– Maryland-based Westminster Ingleside King Farm Presbyterian Retirement Communities, Inc. (Ingleside) experienced a possible PHI data breach when it was targeted by a malware attack, according to an online statement.
Ingleside discovered the malware attack on November 21, 2017, and immediately launched a software program to try and find and remove the malware from the organization’s system. There is no evidence that any data was misused, but Ingleside added that it could not rule out the chance that certain information may have been compromised.
The OCR data breach reporting tool states that 5,228 residents may have been affected.
Potentially impacted data includes resident names, addresses, dates of birth, Social Security numbers, and PHI. Financial transactions, including payment information, were not included in the affected information.
“We take the security of all potentially impacted individuals’ information very seriously, and want to assure you that we have taken steps to prevent a similar event from occurring in the future,” Ingleside stated. “This includes upgrading our firewall, antivirus and malware security, requiring all new user credentials/passwords, adopting dual-factor authentication, and providing additional staff training on identifying unauthorized access.”

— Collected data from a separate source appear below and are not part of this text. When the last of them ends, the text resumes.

==> src/erase_seq.sv <==
// Chip erase sequencer: volatile memories, flash array, protected state
module erase_seq (
  input  wire logic clk,
  input  wire logic reset,
  erase_if.seq      ctl,
  input  wire logic volatile_clear_ack,
  input  wire logic flash_clear_ack,
  output logic      volatile_clear_req,
  output logic      flash_clear_req
);
  erase_pkg::seq_state_t state_q;

  always_ff @(posedge clk) begin
    if (reset) begin
      state_q <= erase_pkg::SEQ_IDLE;
    end else begin
      unique case (state_q)
        erase_pkg::SEQ_IDLE: begin
          if (ctl.start) begin
            state_q <= erase_pkg::SEQ_VOL;
          end
        end
        erase_pkg::SEQ_VOL: begin
          if (volatile_clear_ack) begin
            state_q <= erase_pkg::SEQ_FLASH;
          end
        end
        erase_pkg::SEQ_FLASH: begin
          if (flash_clear_ack) begin
            state_q <= erase_pkg::SEQ_PROT;
          end
        end
        erase_pkg::SEQ_PROT: begin
          state_q <= erase_pkg::SEQ_IDLE;
        end
        default: begin
          state_q <= erase_pkg::SEQ_IDLE;
        end
      endcase
    end
  end

  // Done drops at start and rises only once the last step is over
  always_ff @(posedge clk) begin
    if (reset) begin
      ctl.done <= 1'b0;
    end else if (state_q == erase_pkg::SEQ_IDLE && ctl.start) begin
      ctl.done <= 1'b0;
    end else if (state_q == erase_pkg::SEQ_PROT) begin
      ctl.done <= 1'b1;
    end
  end

  assign volatile_clear_req = (state_q == erase_pkg::SEQ_VOL);
  assign flash_clear_req    = (state_q == erase_pkg::SEQ_FLASH);
  assign ctl.prot_clear     = (state_q == erase_pkg::SEQ_PROT);
  assign ctl.busy           = (state_q != erase_pkg::SEQ_IDLE);
endmodule
### src/hw/lin_wake_pkg.sv
/*
 * Constants, register map and types for the sleep, wake-up and fault
 * controller of a single-wire serial bus node.
 * Assumes a 100 MHz system clock and a 32-bit AXI4-Lite register port.
 */
// Notes on behaviour
// - Halt bit stops traffic until next sync break.
// - Checksum or role change mid-frame resets interface.
// - Four seconds idle while awake sets idle flag.
// - Rouse request bit sends a wake-up pulse.
// - Master sets complete and interrupts after wake-up.
// - Slave raises no interrupt after own wake-up.
// - No answer in 150 ms: fault, timeout, interrupt.
// - Detected wake-up sets rouse and complete flags.
// - Any error interrupts and abandons current frame.
// - Fault clear trigger clears detail and fault.
// - Fault set blocks master start and wake-up.
package lin_wake_pkg;

	////////////////////////////////////////////////////////////////////////////
	// Timing
	localparam int unsigned CLK_HZ          = 100_000_000;
	localparam int unsigned TICK_HZ         = 1_000_000;
	localparam int unsigned CYC_PER_TICK    = CLK_HZ / TICK_HZ;
	localparam int unsigned IDLE_TIMEOUT_S  = 4;
	localparam int unsigned IDLE_TICKS      = IDLE_TIMEOUT_S * TICK_HZ;
	localparam int unsigned RESP_TIMEOUT_MS = 150;
	localparam int unsigned RESP_TICKS      = RESP_TIMEOUT_MS * (TICK_HZ / 1000);
	localparam int unsigned WAKE_TX_US      = 250;
	localparam int unsigned WAKE_TX_TICKS   = WAKE_TX_US * (TICK_HZ / 1_000_000);
	localparam int unsigned WAKE_DET_US     = 150;
	localparam int unsigned WAKE_DET_TICKS  = WAKE_DET_US * (TICK_HZ / 1_000_000);

	////////////////////////////////////////////////////////////////////////////
	// Register map
	localparam int unsigned ADDR_W      = 4;
	localparam logic [3:0]  OFS_CTRL    = 4'h0;
	localparam logic [3:0]  OFS_STATUS  = 4'h4;
	localparam logic [3:0]  OFS_DETAIL  = 4'h8;
	localparam logic [3:0]  OFS_MASK    = 4'hc;

	// Control register fields
	localparam int unsigned CTRL_HALT   = 7;
	localparam int unsigned CTRL_DOZE   = 6;
	localparam int unsigned CTRL_DACK   = 4;
	localparam int unsigned CTRL_CKSUM  = 3;
	localparam int unsigned CTRL_FCLR   = 2;
	localparam int unsigned CTRL_ROUSE  = 1;
	localparam int unsigned CTRL_MASTER = 0;

	// Status and mask register fields
	localparam int unsigned STAT_IDLE   = 6;
	localparam int unsigned STAT_FAULT  = 2;
	localparam int unsigned STAT_ROUSE  = 1;
	localparam int unsigned STAT_DONE   = 0;
	localparam logic [7:0]  STAT_USED   = 8'h47;

	// Fault detail fields: response timeout at bit 2, frame error kinds around it
	localparam int unsigned DET_RESPONSE_TIMEOUT_FLAG    = 2;

	// Reset values
	localparam logic [7:0]  RST_CTRL    = 8'h00;
	localparam logic [7:0]  RST_STATUS  = 8'h00;
	localparam logic [4:0]  RST_DETAIL  = 5'h00;
	localparam logic [7:0]  RST_MASK    = 8'h00;

	// Bus answers
	localparam logic [1:0]  RESP_OKAY   = 2'h0;
	localparam logic [1:0]  RESP_SLVERR = 2'h2;

	////////////////////////////////////////////////////////////////////////////
	// Wake-up sequencer
	typedef enum logic [1:0] {
		W_IDLE,
		W_SEND,
		W_WAIT
	} wake_state_t;

endpackage

### src/hw/timer_if.sv
/*
 * Carrier between the controller and one of its tick timers.
 * Assumes both ends run on the same system clock.
 */
`timescale 1ns/1ps
interface timer_if;
	logic run;
	logic tick;
	logic expired;

	modport user  (output run, output tick, input expired);
	modport timer (input run, input tick, output expired);
endinterface

### src/hw/tick_timer.sv
/*
 * Tick counter that flags expiry after LIMIT ticks of continuous run.
 * Assumes a one-cycle tick enable and a synchronous active-low reset.
 */
`timescale 1ns/1ps
module tick_timer #(
	parameter int unsigned LIMIT = 1
) (
	input wire logic aclk,
	input wire logic aresetn,
	timer_if.timer   tif
);

	typedef struct packed {
		logic [31:0] count;
		logic        expired;
	} timer_state_t;

	timer_state_t st_ff;
	timer_state_t nxt_st;

	// Count while running, hold at the limit, clear when stopped
	always_comb begin
		nxt_st = st_ff;
		if (!tif.run) begin
			nxt_st.count = 32'h0;
		end else if (tif.tick && st_ff.count != 32'(LIMIT)) begin
			nxt_st.count = st_ff.count + 32'h1;
		end
		nxt_st.expired = tif.run && (nxt_st.count == 32'(LIMIT));
	end

	// State register
	always_ff @(posedge aclk) begin
		if (!aresetn) begin
			st_ff <= '0;
		end else begin
			st_ff <= nxt_st;
		end
	end

	assign tif.expired = st_ff.expired;

endmodule // tick_timer

### src/hw/lin_wake_ctrl.sv
/*
 * Sleep, wake-up and fault handling of a single-wire bus node, with an
 * AXI4-Lite register port and one level interrupt.
 * Assumes a frame engine on the same clock supplies busy, break and error
 * strobes, and that bus_rx comes from a pin in another clock domain.
 */
// Implementation choices: the AXI4-Lite interface to the registers and the address map.
`timescale 1ns/1ps
module lin_wake_ctrl #(
	parameter int unsigned IDLE_TICKS = lin_wake_pkg::IDLE_TICKS,
	parameter int unsigned RESP_TICKS = lin_wake_pkg::RESP_TICKS
) (
	input  wire logic        aclk,
	input  wire logic        aresetn,
	// AXI4-Lite slave
	input  wire logic [3:0]  awaddr,
	input  wire logic        awvalid,
	output logic             awready,
	input  wire logic [31:0] wdata,
	input  wire logic [3:0]  wstrb,
	input  wire logic        wvalid,
	output logic             wready,
	output logic [1:0]       bresp,
	output logic             bvalid,
	input  wire logic        bready,
	input  wire logic [3:0]  araddr,
	input  wire logic        arvalid,
	output logic             arready,
	output logic [31:0]      rdata,
	output logic [1:0]       rresp,
	output logic             rvalid,
	input  wire logic        rready,
	// Bus pins
	input  wire logic        bus_rx,
	output logic             bus_tx,
	// Frame engine side
	input  wire logic        frame_busy,
	input  wire logic        sync_break,
	input  wire logic [3:0]  frame_err,
	output logic             frame_halted,
	output logic             data_ack,
	output logic             iface_reset,
	output logic             frame_abort,
	output logic             master_start_ok,
	output logic             role_master,
	output logic             cksum_sel,
	output logic             irq
);

	////////////////////////////////////////////////////////////////////////////
	// State
	typedef struct packed {
		logic [2:0]               rx_sync;
		logic                     rx_lvl;
		logic                     halted;
		logic                     doze;
		logic                     cksum;
		logic                     master;
		logic [7:0]               status;
		logic [4:0]               detail;
		logic [7:0]               mask;
		lin_wake_pkg::wake_state_t wstate;
		logic                     idle_hit;
		logic                     det_hit;
		logic [6:0]               div;
		logic                     tick;
		logic                     tx;
		logic                     dack_p;
		logic                     rst_p;
		logic                     abort_p;
		logic                     aw_ok;
		logic [3:0]               aw_addr;
		logic                     w_ok;
		logic [7:0]               w_data;
		logic                     w_lane0;
		logic                     bvalid;
		logic [1:0]               bresp;
		logic                     rvalid;
		logic [7:0]               rdata;
		logic [1:0]               rresp;
	} ctrl_state_t;

	ctrl_state_t st_ff;
	ctrl_state_t nxt_st;

	timer_if idle_t ();
	timer_if resp_t ();
	timer_if wtx_t ();
	timer_if wdet_t ();

	////////////////////////////////////////////////////////////////////////////
	// Timers
	tick_timer #(.LIMIT(IDLE_TICKS)) u_idle (
		.aclk    (aclk),
		.aresetn (aresetn),
		.tif     (idle_t.timer)
	);
	tick_timer #(.LIMIT(RESP_TICKS)) u_resp (
		.aclk    (aclk),
		.aresetn (aresetn),
		.tif     (resp_t.timer)
	);
	tick_timer #(.LIMIT(lin_wake_pkg::WAKE_TX_TICKS)) u_wtx (
		.aclk    (aclk),
		.aresetn (aresetn),
		.tif     (wtx_t.timer)
	);
	tick_timer #(.LIMIT(lin_wake_pkg::WAKE_DET_TICKS)) u_wdet (
		.aclk    (aclk),
		.aresetn (aresetn),
		.tif     (wdet_t.timer)
	);

	// Timer run conditions and shared tick
	assign idle_t.tick = st_ff.tick;
	assign resp_t.tick = st_ff.tick;
	assign wtx_t.tick  = st_ff.tick;
	assign wdet_t.tick = st_ff.tick;
	assign idle_t.run  = !st_ff.doze && st_ff.rx_lvl && !st_ff.idle_hit;
	assign resp_t.run  = (st_ff.wstate == lin_wake_pkg::W_WAIT);
	assign wtx_t.run   = (st_ff.wstate == lin_wake_pkg::W_SEND);
	assign wdet_t.run  = (st_ff.wstate == lin_wake_pkg::W_IDLE) && !st_ff.rx_lvl
		&& !st_ff.det_hit && (st_ff.doze || st_ff.idle_hit);

	////////////////////////////////////////////////////////////////////////////
	// Next state
	logic       wr_fire;
	logic       wr_ctrl;
	logic       wr_stat;
	logic       wr_mask;
	logic       rx_fall;
	logic       fclr;
	logic [7:0] stat_set;
	logic [7:0] stat_clr;
	logic       do_halt;
	logic       do_rouse;

	always_comb begin
		nxt_st   = st_ff;
		stat_set = 8'h00;
		stat_clr = 8'h00;
		fclr     = 1'b0;
		do_halt  = 1'b0;
		do_rouse = 1'b0;

		// Pin synchroniser; level accepted when last two stages agree
		nxt_st.rx_sync = {st_ff.rx_sync[1:0], bus_rx};
		if (st_ff.rx_sync[1] == st_ff.rx_sync[2]) begin
			nxt_st.rx_lvl = st_ff.rx_sync[2];
		end
		rx_fall = st_ff.rx_lvl && !nxt_st.rx_lvl;

		// Microsecond tick divider
		nxt_st.tick = 1'b0;
		if (st_ff.div == 7'(lin_wake_pkg::CYC_PER_TICK - 1)) begin
			nxt_st.div  = 7'h0;
			nxt_st.tick = 1'b1;
		end else begin
			nxt_st.div = st_ff.div + 7'h1;
		end

		// One-cycle strobes
		nxt_st.dack_p  = 1'b0;
		nxt_st.rst_p   = 1'b0;
		nxt_st.abort_p = 1'b0;

		// Write channel capture, either order
		if (awvalid && !st_ff.aw_ok) begin
			nxt_st.aw_ok   = 1'b1;
			nxt_st.aw_addr = awaddr;
		end
		if (wvalid && !st_ff.w_ok) begin
			nxt_st.w_ok    = 1'b1;
			nxt_st.w_data  = wdata[7:0];
			nxt_st.w_lane0 = wstrb[0];
		end
		if (st_ff.bvalid && bready) begin
			nxt_st.bvalid = 1'b0;
		end
		wr_fire = st_ff.aw_ok && st_ff.w_ok && !st_ff.bvalid;
		wr_ctrl = wr_fire && st_ff.w_lane0 && (st_ff.aw_addr == lin_wake_pkg::OFS_CTRL);
		wr_stat = wr_fire && st_ff.w_lane0 && (st_ff.aw_addr == lin_wake_pkg::OFS_STATUS);
		wr_mask = wr_fire && st_ff.w_lane0 && (st_ff.aw_addr == lin_wake_pkg::OFS_MASK);
		if (wr_fire) begin
			nxt_st.aw_ok  = 1'b0;
			nxt_st.w_ok   = 1'b0;
			nxt_st.bvalid = 1'b1;
			case (st_ff.aw_addr)
				lin_wake_pkg::OFS_CTRL,
				lin_wake_pkg::OFS_STATUS,
				lin_wake_pkg::OFS_DETAIL,
				lin_wake_pkg::OFS_MASK: nxt_st.bresp = lin_wake_pkg::RESP_OKAY;
				default: nxt_st.bresp = lin_wake_pkg::RESP_SLVERR;
			endcase
		end

		// Control register write effects
		if (wr_ctrl) begin
			nxt_st.doze = st_ff.w_data[lin_wake_pkg::CTRL_DOZE];
			do_halt  = st_ff.w_data[lin_wake_pkg::CTRL_HALT];
			do_rouse = st_ff.w_data[lin_wake_pkg::CTRL_ROUSE];
			fclr     = st_ff.w_data[lin_wake_pkg::CTRL_FCLR];
			nxt_st.dack_p = st_ff.w_data[lin_wake_pkg::CTRL_DACK] && !do_halt;
			nxt_st.cksum  = st_ff.w_data[lin_wake_pkg::CTRL_CKSUM];
			nxt_st.master = st_ff.w_data[lin_wake_pkg::CTRL_MASTER];
			if (frame_busy && (nxt_st.cksum != st_ff.cksum
				|| nxt_st.master != st_ff.master)) begin
				nxt_st.rst_p = 1'b1;
			end
		end
		if (wr_stat) begin
			stat_clr = st_ff.w_data & lin_wake_pkg::STAT_USED;
		end
		if (wr_mask) begin
			nxt_st.mask = st_ff.w_data & lin_wake_pkg::STAT_USED;
		end

		// Frame halt held until the next sync break
		if (do_halt) begin
			nxt_st.halted = 1'b1;
		end else if (sync_break) begin
			nxt_st.halted = 1'b0;
		end

		// Bus idle timeout
		if (rx_fall) begin
			nxt_st.idle_hit = 1'b0;
		end else if (idle_t.expired && !st_ff.idle_hit) begin
			nxt_st.idle_hit = 1'b1;
			stat_set[lin_wake_pkg::STAT_IDLE] = 1'b1;
		end

		// Wake-up detection from another node
		if (st_ff.rx_lvl) begin
			nxt_st.det_hit = 1'b0;
		end else if (wdet_t.expired && !st_ff.det_hit) begin
			nxt_st.det_hit = 1'b1;
			stat_set[lin_wake_pkg::STAT_ROUSE] = 1'b1;
			stat_set[lin_wake_pkg::STAT_DONE]  = 1'b1;
		end

		// Wake-up sequencer
		case (st_ff.wstate)
			lin_wake_pkg::W_IDLE: begin
				if (do_rouse && !st_ff.status[lin_wake_pkg::STAT_FAULT]) begin
					nxt_st.wstate = lin_wake_pkg::W_SEND;
				end
			end
			lin_wake_pkg::W_SEND: begin
				if (wtx_t.expired) begin
					if (st_ff.master) begin
						nxt_st.wstate = lin_wake_pkg::W_IDLE;
						stat_set[lin_wake_pkg::STAT_DONE] = 1'b1;
					end else begin
						nxt_st.wstate = lin_wake_pkg::W_WAIT;
					end
				end
			end
			lin_wake_pkg::W_WAIT: begin
				if (rx_fall) begin
					nxt_st.wstate = lin_wake_pkg::W_IDLE;
				end else if (resp_t.expired) begin
					nxt_st.wstate = lin_wake_pkg::W_IDLE;
					stat_set[lin_wake_pkg::STAT_FAULT] = 1'b1;
					nxt_st.detail[lin_wake_pkg::DET_RESPONSE_TIMEOUT_FLAG] = 1'b1;
				end
			end
			default: nxt_st.wstate = lin_wake_pkg::W_IDLE;
		endcase
		nxt_st.tx = (nxt_st.wstate != lin_wake_pkg::W_SEND);

		// Frame errors abandon the frame and raise the fault
		if (fclr) begin
			nxt_st.detail = lin_wake_pkg::RST_DETAIL;
			stat_clr[lin_wake_pkg::STAT_FAULT] = 1'b1;
		end
		if (|frame_err) begin
			nxt_st.detail = nxt_st.detail | {frame_err[3:2], 1'b0, frame_err[1:0]}; // Skip timeout bit
			stat_set[lin_wake_pkg::STAT_FAULT] = 1'b1;
			nxt_st.abort_p = 1'b1;
		end
		if (stat_set[lin_wake_pkg::STAT_FAULT] && resp_t.expired) begin
			nxt_st.detail[lin_wake_pkg::DET_RESPONSE_TIMEOUT_FLAG] = 1'b1;
		end

		// Sticky flags: set wins over software clear
		nxt_st.status = (st_ff.status & ~stat_clr) | stat_set;

		// Read channel
		if (st_ff.rvalid && rready) begin
			nxt_st.rvalid = 1'b0;
		end
		if (arvalid && !st_ff.rvalid) begin
			nxt_st.rvalid = 1'b1;
			nxt_st.rresp  = lin_wake_pkg::RESP_OKAY;
			case (araddr)
				lin_wake_pkg::OFS_CTRL: nxt_st.rdata = {st_ff.halted, st_ff.doze, 1'b0,
					1'b0, st_ff.cksum, 1'b0, (st_ff.wstate != lin_wake_pkg::W_IDLE),
					st_ff.master};
				lin_wake_pkg::OFS_STATUS: nxt_st.rdata = st_ff.status;
				lin_wake_pkg::OFS_DETAIL: nxt_st.rdata = {3'h0, st_ff.detail};
				lin_wake_pkg::OFS_MASK:   nxt_st.rdata = st_ff.mask;
				default: begin
					nxt_st.rdata = 8'h00;
					nxt_st.rresp = lin_wake_pkg::RESP_SLVERR;
				end
			endcase
		end
	end

	////////////////////////////////////////////////////////////////////////////
	// State register
	always_ff @(posedge aclk) begin
		if (!aresetn) begin
			st_ff         <= '0;
			st_ff.rx_sync <= 3'h7;
			st_ff.rx_lvl  <= 1'b1;
			st_ff.tx      <= 1'b1;
			st_ff.status  <= lin_wake_pkg::RST_STATUS;
			st_ff.mask    <= lin_wake_pkg::RST_MASK;
			st_ff.wstate  <= lin_wake_pkg::W_IDLE;
		end else begin
			st_ff <= nxt_st;
		end
	end

	////////////////////////////////////////////////////////////////////////////
	// Outputs
	assign awready         = !st_ff.aw_ok;
	assign wready          = !st_ff.w_ok;
	assign bvalid          = st_ff.bvalid;
	assign bresp           = st_ff.bresp;
	assign arready         = !st_ff.rvalid;
	assign rvalid          = st_ff.rvalid;
	assign rresp           = st_ff.rresp;
	assign rdata           = {24'h0, st_ff.rdata};
	assign bus_tx          = st_ff.tx;
	assign frame_halted    = st_ff.halted;
	assign data_ack        = st_ff.dack_p;
	assign iface_reset     = st_ff.rst_p;
	assign frame_abort     = st_ff.abort_p;
	assign role_master     = st_ff.master;
	assign cksum_sel       = st_ff.cksum;
	assign master_start_ok = st_ff.master && !st_ff.halted
		&& !st_ff.status[lin_wake_pkg::STAT_FAULT];
	assign irq             = |(st_ff.status & st_ff.mask);

endmodule // lin_wake_ctrl

### config.mk
export PLATFORM = sky130hd
export DESIGN_NAME = lin_wake_ctrl
export DESIGN_NICKNAME = d
export VERILOG_FILES = /design/src/hw/lin_wake_pkg.sv /design/src/hw/timer_if.sv /design/src/hw/tick_timer.sv /design/src/hw/lin_wake_ctrl.sv
export SDC_FILE = /design/constraint.sdc
export NUM_CORES = 1
export LEC_CHECK = 0
export BUFFER_PORTS_ARGS = -buffer_cell sky130_fd_sc_hd__buf_2
export CORE_ASPECT_RATIO = 2
export CORE_MARGIN = 10
export CORE_UTILIZATION = 45
export DETAILED_ROUTE_END_ITERATION = 7
export GPL_TIMING_DRIVEN = 0
export PLACE_DENSITY_LB_ADDON = 0.2
export SYNTH_ARGS = -nofsm -noshare
export SYNTH_HDL_FRONTEND = slang
export SYNTH_HIERARCHICAL = 1
export SYNTH_SLANG_ARGS = --single-unit
### constraint.sdc
create_clock -name aclk -period 3 [get_ports aclk]
set_input_delay 0.3 -clock aclk [delete_from_list [all_inputs] [get_ports aclk]]
set_output_delay 0.3 -clock aclk [all_outputs]
set_load 0.02 [all_outputs]
Word level (Yosys, flattened, before mapping)
Cells that the tools add are included.
{ "word_totals": {"reg_bits": 202, "latch_bits": 0, "ramBits": 0, "rom_bits": 0, "in_bits": 58, "output_inout_bits": 50, "elab_cells": 180, "n_memories": 0} }
{ "classes": {"add_sub_neg": 5, "multipliers": 0, "n_div": 0, "order_cmp": 0, "n_eq_ne": 21, "shift": 0, "n_mux": 49, "n_bitwise": 6, "reduce_logical": 63} }
{ "op_table": {"columns": ["operator", "count"], "rows": [
  ["two-way mux 32 bit", 8],
  ["adder 32 x 1 -> 32 bit, second input constant", 4],
  ["equality test 32 x 8 -> 1 bit, second input constant", 2],
  ["inequality test 32 x 8 -> 1 bit, second input constant", 2],
  ["logical AND 1 bit", 33],
  ["equality test 32 x 18 -> 1 bit, second input constant", 1],
  ["equality test 32 x 22 -> 1 bit, second input constant", 1],
  ["inequality test 32 x 18 -> 1 bit, second input constant", 1],
  ["inequality test 32 x 22 -> 1 bit, second input constant", 1],
  ["case mux 8 bit (4 select lines)", 1],
  ["two-way mux 1 bit", 25],
  ["two-way mux 2 bit", 9],
  ["equality test 4 bit, second input constant", 4],
  ["logical NOT 1 bit", 12],
  ["OR reduction 4 bit", 3],
  ["two-way mux 11 bit", 1],
  ["two-way mux 5 bit", 2],
  ["bitwise AND 8 x 7 -> 8 bit", 1],
  ["bitwise AND 8 bit", 1],
  ["equality test 4 x 3 -> 1 bit, second input constant", 2],
  ["logical NOT 4 bit", 2],
  ["inverter 8 bit", 1],
  ["bitwise OR 8 x 7 -> 8 bit", 1],
  ["nonzero test 2 bit", 4],
  ["17 further kinds", 22]
]} }

Depth between registers and ports, before layout
Gate-level depths: netlist (run 1).
{ "logic_depth": {"word_depth": 10, "ltp_mapped": 10} }

Hierarchy
Netlist (run 1), hierarchy kept.
{ "by_module_without_submodules": {"columns": ["mod", "instances", "cells_per_inst", "area_per_inst_um2"], "rows": [
  ["lin_wake_ctrl", 1, 305, 2866.5],
  ["tick_timer (u_wdet)", 1, 265, 2160.8],
  ["tick_timer (u_idle)", 1, 261, 2143.3],
  ["tick_timer (u_resp)", 1, 233, 1985.7],
  ["tick_timer (u_wtx)", 1, 246, 1953.1]
]} }

Worst setup path before layout (run 1)
Ideal clock, no wire load.
{ "synth_path": {"path_kind": "register to register", "from": "register u_idle/st_ff[1] (netlist bit)", "to": "register u_idle.st_ff, in the netlist u_idle/tif.expired", "arrival_ns": 2.313, "required_time_ns": 2.882, "slack_ns": 0.569, "stages_incl_launch_ff": 9, "n_path_buf": 0, "period_less_slack_ns": 2.431, "path_cell_list": "dfxtp_1 -> ha_1 -> nand3_1 -> or2_2 -> nor4_1 -> nand2_1 -> nand2b_1 -> a21oi_1 -> o2111a_1"} }
{ "synth_between": {"elab_chain_len": 6} }
{ "synth_rtl": {"columns": ["element", "line", "source"], "rows": [
  ["from (decl)", "tick_timer.sv:19", "timer_state_t st_ff;"],
  ["from (signal assigned)", "tick_timer.sv:38", "st_ff <= nxt_st;"],
  ["parallel branches: the longest is 2 deep, another holds adder 32 x 1 -> 32 bit", null, null],
  ["two-way mux 32 bit *", "tick_timer.sv:27", "end else if (tif.tick && st_ff.count != 32'(LIMIT)) begin"],
  ["two-way mux 32 bit *", "tick_timer.sv:25", "if (!tif.run) begin"],
  ["equality test 32 x 22 -> 1 bit *", "tick_timer.sv:30", "nxt_st.expired = tif.run && (nxt_st.count == 32'(LIMIT));"],
  ["logical AND 1 bit *", "tick_timer.sv:30", null]
]} }
Every way passes the cells marked *.
A chain may end at the register's enable or synchronous reset.

Final worst setup path (run 1)
{ "layout_path": {"from": "register u_wtx/st_ff[24] (netlist bit)", "to": "register u_wtx.st_ff, in the netlist u_wtx/tif.expired"} }
{ "layout_between": {"elab_chain_len": 6} }
{ "layout_rtl": {"columns": ["element", "line"], "rows": [
  ["from (decl)", "tick_timer.sv:19"],
  ["from (signal assigned)", "tick_timer.sv:38"],
  ["parallel branches: the longest is 2 deep, another holds adder 32 x 1 -> 32 bit", null],
  ["two-way mux 32 bit *", "tick_timer.sv:27"],
  ["two-way mux 32 bit *", "tick_timer.sv:25"],
  ["equality test 32 x 8 -> 1 bit *", "tick_timer.sv:30"],
  ["logical AND 1 bit *", "tick_timer.sv:30"]
]} }
Marked as above.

The retirement community added that it will be offering free credit monitoring and identity theft restoration services for potentially impacted individuals.
New Mexico dentist reports hard drive stolen contained patient data
A laptop bag containing the hard drive was stolen from Dr. Adkins’ office on November 30, 2017. The files were from two programs used in the office: Florida Probe and Dentrix.
The Albuquerque, New Mexico-based dentist explained that the Florida Probe backup files were unencrypted and included “limited information of patient names and corresponding teeth pocket depth measurements that are used for periodontal exams.”
The Dentrix backup files are “protected within the software through Dentrix’s data-masking techniques that use cryptographic technology.” Information in those files included patient names, addresses, phone numbers, dates of birth, Social Security numbers, treatment information, and insurance information.
An individual would need the Dentrix software, Dr. Adkins’s unique software serial number, and Dr. Adkins’s Dentrix username and password to access the Dentrix files.
Furthermore, Dr. Adkins does not keep financial information, bank account information, or credit card numbers on file, so that data was not involved.
“Since Dr. Adkins has not yet been able to recover the stolen hard drive, he is unable to confirm whether the criminal actually accessed or acquired any patient information,” the statement explained. “However, out of an abundance of caution, Dr. Adkins has notified all potentially affected individuals about the issue and offered them free identity theft protection services.”
The statement did not specify how many individuals may have been impacted, and at the time of publication the OCR data breach reporting tool did not have the incident listed.